In the records below, find the lines that include "else" and copy each.
DATA SUPPLIED: Begin
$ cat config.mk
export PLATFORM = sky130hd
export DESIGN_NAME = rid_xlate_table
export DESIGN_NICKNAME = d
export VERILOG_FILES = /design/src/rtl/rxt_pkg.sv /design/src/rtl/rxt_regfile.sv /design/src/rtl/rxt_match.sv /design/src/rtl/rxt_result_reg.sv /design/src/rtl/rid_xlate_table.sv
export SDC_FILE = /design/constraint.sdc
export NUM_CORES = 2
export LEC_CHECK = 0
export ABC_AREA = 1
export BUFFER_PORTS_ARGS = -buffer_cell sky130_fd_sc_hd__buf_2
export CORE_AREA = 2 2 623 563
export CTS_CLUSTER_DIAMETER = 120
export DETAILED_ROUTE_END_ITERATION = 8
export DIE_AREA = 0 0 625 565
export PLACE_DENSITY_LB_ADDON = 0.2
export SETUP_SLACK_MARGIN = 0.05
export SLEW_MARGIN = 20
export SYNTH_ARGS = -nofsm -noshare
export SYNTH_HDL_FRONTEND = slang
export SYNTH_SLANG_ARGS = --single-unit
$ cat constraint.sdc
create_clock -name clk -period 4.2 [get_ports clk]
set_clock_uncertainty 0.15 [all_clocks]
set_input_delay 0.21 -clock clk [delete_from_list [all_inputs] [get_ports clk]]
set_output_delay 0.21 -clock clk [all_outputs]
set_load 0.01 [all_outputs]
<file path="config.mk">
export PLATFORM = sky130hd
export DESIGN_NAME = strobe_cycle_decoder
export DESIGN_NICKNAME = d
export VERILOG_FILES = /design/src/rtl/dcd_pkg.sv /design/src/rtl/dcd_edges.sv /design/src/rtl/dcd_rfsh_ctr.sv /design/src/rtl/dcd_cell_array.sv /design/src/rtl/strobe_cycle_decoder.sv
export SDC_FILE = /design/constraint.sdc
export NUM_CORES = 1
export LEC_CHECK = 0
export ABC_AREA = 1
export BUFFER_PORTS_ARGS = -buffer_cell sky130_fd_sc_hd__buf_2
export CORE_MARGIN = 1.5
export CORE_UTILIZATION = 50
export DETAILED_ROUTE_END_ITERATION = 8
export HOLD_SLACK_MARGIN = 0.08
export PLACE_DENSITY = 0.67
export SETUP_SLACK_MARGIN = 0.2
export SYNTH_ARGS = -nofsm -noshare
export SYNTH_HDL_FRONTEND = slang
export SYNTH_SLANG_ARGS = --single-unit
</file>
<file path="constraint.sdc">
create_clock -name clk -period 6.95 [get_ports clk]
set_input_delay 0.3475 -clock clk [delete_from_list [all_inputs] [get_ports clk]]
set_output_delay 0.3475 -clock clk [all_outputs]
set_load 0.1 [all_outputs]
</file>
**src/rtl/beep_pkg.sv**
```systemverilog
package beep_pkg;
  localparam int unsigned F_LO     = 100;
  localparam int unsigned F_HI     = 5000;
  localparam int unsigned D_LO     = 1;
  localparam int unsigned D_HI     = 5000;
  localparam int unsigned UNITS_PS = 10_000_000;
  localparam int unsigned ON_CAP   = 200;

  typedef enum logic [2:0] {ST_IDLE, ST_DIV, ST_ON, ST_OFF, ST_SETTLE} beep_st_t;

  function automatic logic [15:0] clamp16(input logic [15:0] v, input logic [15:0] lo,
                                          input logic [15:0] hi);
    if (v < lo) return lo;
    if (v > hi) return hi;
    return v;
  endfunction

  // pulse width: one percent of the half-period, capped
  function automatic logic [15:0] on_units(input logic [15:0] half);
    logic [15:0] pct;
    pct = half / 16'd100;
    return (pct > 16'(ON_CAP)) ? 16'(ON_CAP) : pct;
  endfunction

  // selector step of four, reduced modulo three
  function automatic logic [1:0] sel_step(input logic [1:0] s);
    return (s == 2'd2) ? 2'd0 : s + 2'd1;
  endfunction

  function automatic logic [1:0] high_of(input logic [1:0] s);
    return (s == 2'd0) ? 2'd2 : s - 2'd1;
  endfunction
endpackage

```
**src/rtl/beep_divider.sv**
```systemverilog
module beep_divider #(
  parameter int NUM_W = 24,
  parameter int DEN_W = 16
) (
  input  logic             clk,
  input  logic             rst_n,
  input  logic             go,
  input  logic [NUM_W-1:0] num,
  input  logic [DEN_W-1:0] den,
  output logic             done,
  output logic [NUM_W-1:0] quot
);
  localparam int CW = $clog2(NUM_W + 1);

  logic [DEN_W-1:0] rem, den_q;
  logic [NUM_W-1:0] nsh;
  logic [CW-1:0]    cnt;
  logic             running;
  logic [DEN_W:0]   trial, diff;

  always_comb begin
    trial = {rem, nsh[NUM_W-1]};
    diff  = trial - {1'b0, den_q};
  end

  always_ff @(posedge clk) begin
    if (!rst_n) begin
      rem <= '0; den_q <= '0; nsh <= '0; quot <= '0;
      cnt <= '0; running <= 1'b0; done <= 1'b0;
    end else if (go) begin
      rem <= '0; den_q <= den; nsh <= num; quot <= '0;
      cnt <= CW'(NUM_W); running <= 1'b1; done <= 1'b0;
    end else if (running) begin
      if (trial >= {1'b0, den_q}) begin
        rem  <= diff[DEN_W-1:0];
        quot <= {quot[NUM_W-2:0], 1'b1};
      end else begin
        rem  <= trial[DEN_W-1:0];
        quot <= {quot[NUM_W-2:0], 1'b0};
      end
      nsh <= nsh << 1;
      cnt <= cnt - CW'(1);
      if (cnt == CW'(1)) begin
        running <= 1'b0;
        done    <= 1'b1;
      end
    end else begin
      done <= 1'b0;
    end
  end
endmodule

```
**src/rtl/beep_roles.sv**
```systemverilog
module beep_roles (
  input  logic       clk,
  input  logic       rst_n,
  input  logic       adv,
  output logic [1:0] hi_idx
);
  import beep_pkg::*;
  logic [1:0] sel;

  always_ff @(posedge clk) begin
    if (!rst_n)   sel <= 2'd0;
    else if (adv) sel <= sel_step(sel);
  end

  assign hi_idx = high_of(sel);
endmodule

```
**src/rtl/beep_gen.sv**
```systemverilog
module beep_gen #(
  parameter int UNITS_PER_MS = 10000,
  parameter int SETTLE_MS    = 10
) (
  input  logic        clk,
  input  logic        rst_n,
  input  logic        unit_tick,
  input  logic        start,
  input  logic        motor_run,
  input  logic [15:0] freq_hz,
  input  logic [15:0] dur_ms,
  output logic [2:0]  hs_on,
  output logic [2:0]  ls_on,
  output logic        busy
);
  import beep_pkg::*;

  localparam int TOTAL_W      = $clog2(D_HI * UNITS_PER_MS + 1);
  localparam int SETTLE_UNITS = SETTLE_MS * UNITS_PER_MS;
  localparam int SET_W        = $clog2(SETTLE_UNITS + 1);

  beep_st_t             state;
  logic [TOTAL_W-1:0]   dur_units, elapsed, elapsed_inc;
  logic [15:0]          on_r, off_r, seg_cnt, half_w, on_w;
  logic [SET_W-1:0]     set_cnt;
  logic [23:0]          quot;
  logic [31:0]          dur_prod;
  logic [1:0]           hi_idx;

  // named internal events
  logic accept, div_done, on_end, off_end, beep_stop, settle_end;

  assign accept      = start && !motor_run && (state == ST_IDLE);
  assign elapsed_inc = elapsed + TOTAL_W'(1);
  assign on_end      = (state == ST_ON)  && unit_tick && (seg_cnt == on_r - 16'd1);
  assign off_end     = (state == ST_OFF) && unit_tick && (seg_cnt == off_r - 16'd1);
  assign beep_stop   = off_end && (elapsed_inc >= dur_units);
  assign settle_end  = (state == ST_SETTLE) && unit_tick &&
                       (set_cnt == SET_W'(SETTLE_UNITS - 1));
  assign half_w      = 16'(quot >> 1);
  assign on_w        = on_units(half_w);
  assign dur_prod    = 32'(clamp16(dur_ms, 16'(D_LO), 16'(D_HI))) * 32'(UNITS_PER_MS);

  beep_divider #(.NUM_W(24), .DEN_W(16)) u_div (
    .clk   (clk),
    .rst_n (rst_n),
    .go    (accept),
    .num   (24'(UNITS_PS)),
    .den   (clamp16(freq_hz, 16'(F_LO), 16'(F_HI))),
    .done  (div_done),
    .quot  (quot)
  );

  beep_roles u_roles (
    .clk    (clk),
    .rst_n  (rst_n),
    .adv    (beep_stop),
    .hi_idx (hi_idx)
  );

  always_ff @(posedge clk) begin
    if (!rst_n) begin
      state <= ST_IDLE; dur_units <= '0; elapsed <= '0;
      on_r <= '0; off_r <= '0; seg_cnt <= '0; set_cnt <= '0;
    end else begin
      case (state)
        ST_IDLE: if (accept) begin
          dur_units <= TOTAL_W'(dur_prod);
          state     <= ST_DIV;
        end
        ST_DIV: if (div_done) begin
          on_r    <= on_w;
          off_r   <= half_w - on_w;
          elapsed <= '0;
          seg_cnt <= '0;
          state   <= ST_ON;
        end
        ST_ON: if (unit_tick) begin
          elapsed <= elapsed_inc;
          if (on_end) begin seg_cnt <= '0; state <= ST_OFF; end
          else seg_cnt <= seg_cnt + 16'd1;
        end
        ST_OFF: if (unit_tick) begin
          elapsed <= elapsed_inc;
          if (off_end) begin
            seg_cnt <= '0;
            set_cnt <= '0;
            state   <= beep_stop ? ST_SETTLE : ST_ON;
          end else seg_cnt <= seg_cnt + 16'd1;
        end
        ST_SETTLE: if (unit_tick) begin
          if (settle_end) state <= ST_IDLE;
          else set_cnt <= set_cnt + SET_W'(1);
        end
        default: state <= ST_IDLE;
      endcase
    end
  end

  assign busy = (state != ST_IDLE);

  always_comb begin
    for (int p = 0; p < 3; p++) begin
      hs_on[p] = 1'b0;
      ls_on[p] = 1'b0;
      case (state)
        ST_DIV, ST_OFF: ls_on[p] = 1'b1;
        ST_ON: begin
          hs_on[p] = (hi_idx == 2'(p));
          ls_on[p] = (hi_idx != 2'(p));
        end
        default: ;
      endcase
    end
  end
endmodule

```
DATA SUPPLIED: End
ANSWER
    end else if (go) begin
    end else if (running) begin
      end else begin
    end else begin
    else if (adv) sel <= sel_step(sel);
    end else begin
          else seg_cnt <= seg_cnt + 16'd1;
          end else seg_cnt <= seg_cnt + 16'd1;
          else set_cnt <= set_cnt + SET_W'(1);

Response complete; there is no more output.